To reproduce this race locally, I used two techniques: stress testing and thread sanitizers.
Stress Testing with `stress` and `parallel`
# Run the test under CPU and IO stress
sudo apt install stress
stress --cpu 8 --io 4 --hdd 2 & # background
cargo test test_flaky -- --test-threads=2
kill %1This alone bumped the failure rate from ~1% to about 15%. Then I could bisect between the test and the worker to find the exact interleaving.
Thread Sanitizer (TSan)
For Rust, I enabled TSan on nightly:
RUSTFLAGS="-Z sanitizer=thread" cargo test -Z build-std --target x86_64-unknown-linux-gnu
# TSan reports: "ThreadSanitizer: data race on write at 0x..."TSan caught a data race on a shared `AtomicBool` that was being set in one thread and read in another without proper ordering. After adding `Ordering::SeqCst`, the race disappeared.
Reproducing Timeout Flakes: Deterministic Delays
Timeouts are easier: they happen when an operation takes longer than the test expects. To reproduce, I simulate the slow environment.
# Slow down disk I/O with fault injection
sudo apt install -y linux-tools-common
echo '0 100% write' | sudo tee /sys/kernel/debug/fail_make_request/probability
# Or use `tc` to add network latency
sudo tc qdisc add dev lo root netem delay 200ms
# Run the test
pytest tests/test_timeout_flaky.py
# Clean up
sudo tc qdisc del dev lo rootAnother trick: wrap the operation in a timeout that logs the exact duration. This tells you how long it actually takes under CI conditions.
import time
import pytest
@pytest.mark.timeout(10)
def test_slow_operation():
start = time.monotonic()
result = do_something()
elapsed = time.monotonic() - start
print(f"do_something took {elapsed:.2f}s") # Capture this in CI logs
assert result is not NoneFrequently asked questions
Why can't I reproduce a flaky test by running it once on my machine?
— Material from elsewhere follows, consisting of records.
<file path="src/rtl/sfifo_irq_pkg.sv">
package sfifo_irq_pkg;

    // control byte field positions (the decoder in sfifo_ctl depends on these)
    localparam int CTL_FLUSH_BIT = 7;
    localparam int CTL_MODE_BIT  = 6;
    localparam int CODE_W        = 2;

    // position of the fill count relative to the decoded threshold
    typedef enum logic [1:0] {
        RGN_BELOW = 2'd0,
        RGN_AT    = 2'd1,
        RGN_ABOVE = 2'd2
    } fill_rgn_e;

    typedef struct packed {
        logic              mode;
        logic [CODE_W-1:0] code;
    } ctl_fields_t;

endpackage

</file>
<file path="src/rtl/sfifo_ctl.sv">
module sfifo_ctl
    import sfifo_irq_pkg::*;
#(
    parameter int CTL_W = 8
) (
    input  logic             clk,
    input  logic             rst_n,
    input  logic             wr_i,
    input  logic [CTL_W-1:0] wdata_i,
    output ctl_fields_t      fields_o,
    output logic             flush_o,
    output logic [CTL_W-1:0] rdata_o
);

    ctl_fields_t fields_q;

    always_ff @(posedge clk or negedge rst_n) begin
        if (!rst_n) begin
            fields_q <= '0;
        end else if (wr_i) begin
            fields_q.mode <= wdata_i[CTL_MODE_BIT];
            fields_q.code <= wdata_i[CODE_W-1:0];
        end
    end

    // the flush bit acts as a strobe, it is never stored
    assign flush_o  = wr_i & wdata_i[CTL_FLUSH_BIT];
    assign fields_o = fields_q;

    always_comb begin
        rdata_o                  = '0;
        rdata_o[CTL_MODE_BIT]    = fields_q.mode;
        rdata_o[CODE_W-1:0]      = fields_q.code;
    end

    logic unused_ctl_bits;
    assign unused_ctl_bits = ^wdata_i;

endmodule

</file>
<file path="src/rtl/sfifo_store.sv">
module sfifo_store #(
    parameter int DW    = 8,
    parameter int DEPTH = 4,
    parameter int CW    = $clog2(DEPTH + 1)
) (
    input  logic          clk,
    input  logic          rst_n,
    input  logic          flush_i,
    input  logic          push_i,
    input  logic          pop_i,
    input  logic [DW-1:0] din_i,
    input  logic [CW-1:0] lim_i,
    output logic [DW-1:0] dout_o,
    output logic [CW-1:0] cnt_o,
    output logic [CW-1:0] cnt_nxt_o,
    output logic          push_ok_o,
    output logic          pop_ok_o,
    output logic          full_o,
    output logic          empty_o,
    output logic          ovr_o
);

    localparam int PW = (DEPTH > 1) ? $clog2(DEPTH) : 1;
    localparam logic [PW-1:0] PTR_LAST = PW'(DEPTH - 1);

    logic [DW-1:0] mem_q [DEPTH];
    logic [PW-1:0] wr_ptr_q, rd_ptr_q;
    logic [CW-1:0] cnt_q;
    logic          ovr_q;

    function automatic logic [PW-1:0] ptr_inc(input logic [PW-1:0] p);
        return (p == PTR_LAST) ? '0 : p + 1'b1;
    endfunction

    assign empty_o   = (cnt_q == '0);
    assign full_o    = (cnt_q >= lim_i);
    assign pop_ok_o  = pop_i & ~empty_o & ~flush_i;
    assign push_ok_o = push_i & ~flush_i & (~full_o | pop_ok_o);

    always_comb begin
        if (flush_i) begin
            cnt_nxt_o = '0;
        end else begin
            cnt_nxt_o = cnt_q;
            if (push_ok_o && !pop_ok_o) cnt_nxt_o = cnt_q + 1'b1;
            if (pop_ok_o && !push_ok_o) cnt_nxt_o = cnt_q - 1'b1;
        end
    end

    always_ff @(posedge clk or negedge rst_n) begin
        if (!rst_n) begin
            wr_ptr_q <= '0;
            rd_ptr_q <= '0;
            cnt_q    <= '0;
            ovr_q    <= 1'b0;
        end else begin
            cnt_q <= cnt_nxt_o;
            if (flush_i) begin
                wr_ptr_q <= '0;
                rd_ptr_q <= '0;
                ovr_q    <= 1'b0;
            end else begin
                if (push_ok_o) wr_ptr_q <= ptr_inc(wr_ptr_q);
                if (pop_ok_o)  rd_ptr_q <= ptr_inc(rd_ptr_q);
                if (push_i && !push_ok_o) ovr_q <= 1'b1;
            end
        end
    end

    // one write port per entry, selected by the write pointer
    for (genvar e = 0; e < DEPTH; e++) begin : g_entry
        always_ff @(posedge clk) begin
            if (push_ok_o && wr_ptr_q == PW'(e)) mem_q[e] <= din_i;
        end
    end

    assign dout_o = empty_o ? '0 : mem_q[rd_ptr_q];
    assign cnt_o  = cnt_q;
    assign ovr_o  = ovr_q;

endmodule

</file>
<file path="src/rtl/sfifo_trig.sv">
module sfifo_trig
    import sfifo_irq_pkg::*;
#(
    parameter bit IS_RX = 1'b1,
    parameter int DEPTH = 4,
    parameter int CW    = $clog2(DEPTH + 1)
) (
    input  logic              clk,
    input  logic              rst_n,
    input  logic              duplex_i,
    input  ctl_fields_t       ctl_i,
    input  logic              flush_i,
    input  logic              push_ok_i,
    input  logic              pop_ok_i,
    input  logic [CW-1:0]     cnt_i,
    input  logic [CW-1:0]     cnt_nxt_i,
    output logic              irq_o
);

    localparam logic [CW-1:0] FULL_LVL = CW'(DEPTH);
    localparam logic [CW-1:0] HALF_LVL = CW'(DEPTH / 2);

    logic [CODE_W-1:0] eff_code;
    logic [CW-1:0]     thr;
    fill_rgn_e         rgn_now, rgn_nxt;
    logic              reach, extra, irq_q;

    function automatic fill_rgn_e classify(input logic [CW-1:0] c, input logic [CW-1:0] t);
        if (c < t)       return RGN_BELOW;
        else if (c == t) return RGN_AT;
        else             return RGN_ABOVE;
    endfunction

    always_comb begin
        eff_code = duplex_i ? {1'b0, ctl_i.code[0]} : ctl_i.code;
        unique case (eff_code)
            2'd0:    thr = IS_RX ? (duplex_i ? HALF_LVL : FULL_LVL) : '0;
            2'd1:    thr = CW'(1);
            2'd2:    thr = CW'(2);
            default: thr = CW'(3);
        endcase
        rgn_now = classify(cnt_i, thr);
        rgn_nxt = classify(cnt_nxt_i, thr);
    end

    if (IS_RX) begin : g_rx_rule
        assign reach = (rgn_now == RGN_BELOW) && (rgn_nxt == RGN_AT);
        assign extra = ctl_i.mode && pop_ok_i && (rgn_nxt == RGN_ABOVE);
    end else begin : g_tx_rule
        assign reach = (rgn_now == RGN_ABOVE) && (rgn_nxt == RGN_AT);
        assign extra = ctl_i.mode && push_ok_i && (rgn_nxt == RGN_BELOW);
    end

    always_ff @(posedge clk or negedge rst_n) begin
        if (!rst_n) irq_q <= 1'b0;
        else        irq_q <= ~flush_i & (reach | extra);
    end

    assign irq_o = irq_q;

    logic unused_trig_in;
    assign unused_trig_in = push_ok_i ^ pop_ok_i;

endmodule

</file>
<file path="src/rtl/sfifo_irq_ctrl.sv">
module sfifo_irq_ctrl
    import sfifo_irq_pkg::*;
#(
    parameter int DATA_W = 8,
    parameter int DEPTH  = 4,
    parameter int CTL_W  = 8,
    parameter int CNT_W  = $clog2(DEPTH + 1)
) (
    input  logic              clk,
    input  logic              rst_n,
    input  logic              duplex_i,
    input  logic              ctl_wr_rx_i,
    input  logic              ctl_wr_tx_i,
    input  logic [CTL_W-1:0]  ctl_wdata_i,
    output logic [CTL_W-1:0]  ctl_rx_o,
    output logic [CTL_W-1:0]  ctl_tx_o,
    input  logic              rx_push_i,
    input  logic [DATA_W-1:0] rx_din_i,
    input  logic              rx_pop_i,
    output logic [DATA_W-1:0] rx_dout_o,
    input  logic              tx_push_i,
    input  logic [DATA_W-1:0] tx_din_i,
    input  logic              tx_pop_i,
    output logic [DATA_W-1:0] tx_dout_o,
    output logic              rx_irq_o,
    output logic              tx_irq_o,
    output logic              rx_full_o,
    output logic              rx_empty_o,
    output logic [CNT_W-1:0]  rx_count_o,
    output logic              rx_ovr_o,
    output logic              tx_full_o,
    output logic              tx_empty_o,
    output logic [CNT_W-1:0]  tx_count_o,
    output logic              tx_ovr_o
);

    localparam logic [CNT_W-1:0] LIM_BASE = CNT_W'(DEPTH);
    localparam logic [CNT_W-1:0] LIM_HALF = CNT_W'(DEPTH / 2);

    ctl_fields_t      rx_ctl, tx_ctl;
    logic             rx_flush, tx_flush;
    logic [CNT_W-1:0] rx_lim, rx_nxt, tx_nxt;
    logic             rx_push_ok, rx_pop_ok, tx_push_ok, tx_pop_ok;

    assign rx_lim = duplex_i ? LIM_HALF : LIM_BASE;

    sfifo_ctl #(.CTL_W(CTL_W)) u_rx_ctl (
        .clk(clk), .rst_n(rst_n), .wr_i(ctl_wr_rx_i), .wdata_i(ctl_wdata_i),
        .fields_o(rx_ctl), .flush_o(rx_flush), .rdata_o(ctl_rx_o)
    );

    sfifo_ctl #(.CTL_W(CTL_W)) u_tx_ctl (
        .clk(clk), .rst_n(rst_n), .wr_i(ctl_wr_tx_i), .wdata_i(ctl_wdata_i),
        .fields_o(tx_ctl), .flush_o(tx_flush), .rdata_o(ctl_tx_o)
    );

    sfifo_store #(.DW(DATA_W), .DEPTH(DEPTH), .CW(CNT_W)) u_rx_store (
        .clk(clk), .rst_n(rst_n), .flush_i(rx_flush), .push_i(rx_push_i),
        .pop_i(rx_pop_i), .din_i(rx_din_i), .lim_i(rx_lim), .dout_o(rx_dout_o),
        .cnt_o(rx_count_o), .cnt_nxt_o(rx_nxt), .push_ok_o(rx_push_ok),
        .pop_ok_o(rx_pop_ok), .full_o(rx_full_o), .empty_o(rx_empty_o),
        .ovr_o(rx_ovr_o)
    );

    sfifo_store #(.DW(DATA_W), .DEPTH(DEPTH), .CW(CNT_W)) u_tx_store (
        .clk(clk), .rst_n(rst_n), .flush_i(tx_flush), .push_i(tx_push_i),
        .pop_i(tx_pop_i), .din_i(tx_din_i), .lim_i(LIM_BASE), .dout_o(tx_dout_o),
        .cnt_o(tx_count_o), .cnt_nxt_o(tx_nxt), .push_ok_o(tx_push_ok),
        .pop_ok_o(tx_pop_ok), .full_o(tx_full_o), .empty_o(tx_empty_o),
        .ovr_o(tx_ovr_o)
    );

    sfifo_trig #(.IS_RX(1'b1), .DEPTH(DEPTH), .CW(CNT_W)) u_rx_trig (
        .clk(clk), .rst_n(rst_n), .duplex_i(duplex_i), .ctl_i(rx_ctl),
        .flush_i(rx_flush), .push_ok_i(rx_push_ok), .pop_ok_i(rx_pop_ok),
        .cnt_i(rx_count_o), .cnt_nxt_i(rx_nxt), .irq_o(rx_irq_o)
    );

    sfifo_trig #(.IS_RX(1'b0), .DEPTH(DEPTH), .CW(CNT_W)) u_tx_trig (
        .clk(clk), .rst_n(rst_n), .duplex_i(duplex_i), .ctl_i(tx_ctl),
        .flush_i(tx_flush), .push_ok_i(tx_push_ok), .pop_ok_i(tx_pop_ok),
        .cnt_i(tx_count_o), .cnt_nxt_i(tx_nxt), .irq_o(tx_irq_o)
    );

endmodule

</file>
===== src/rtl/wsclock_pkg.sv =====
// Shared types for the working-set clock victim selector.
// Assumes nothing beyond IEEE 1800-2017.
package wsclock_pkg;
    typedef enum logic [1:0] {
        ST_IDLE = 2'd0,
        ST_SCAN = 2'd1,
        ST_WB   = 2'd2
    } sweep_state_e;
endpackage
Flaky tests depend on timing, load, or random seeds that differ between CI and local runs. CI may have slower I/O, different CPU counts, or environment variables that affect behavior. Reproducing requires replicating those conditions exactly.
What is the fastest way to reproduce a flaky test?
Wrap the test in a loop that runs it hundreds of times. For pytest, use `pytest --count=1000`. For Jest, use `jest --repeatEach=1000`. If the failure is timing-related, run the loop under `stress --cpu 8` to increase contention.
How do I use thread sanitizer to find flaky tests?
Compile your code with `-fsanitize=thread` (Clang/GCC) and run the test suite. TSan will report data races even if they don't cause visible failures. This is effective for flaky tests caused by unsynchronized shared state.
What if the flaky test only fails in CI but never locally?
Capture all CI environment variables and replicate them locally. Use the same OS, CPU count, and memory limits. Tools like `act` can run GitHub Actions workflows locally. Also check for differences in file system timing or network dependencies.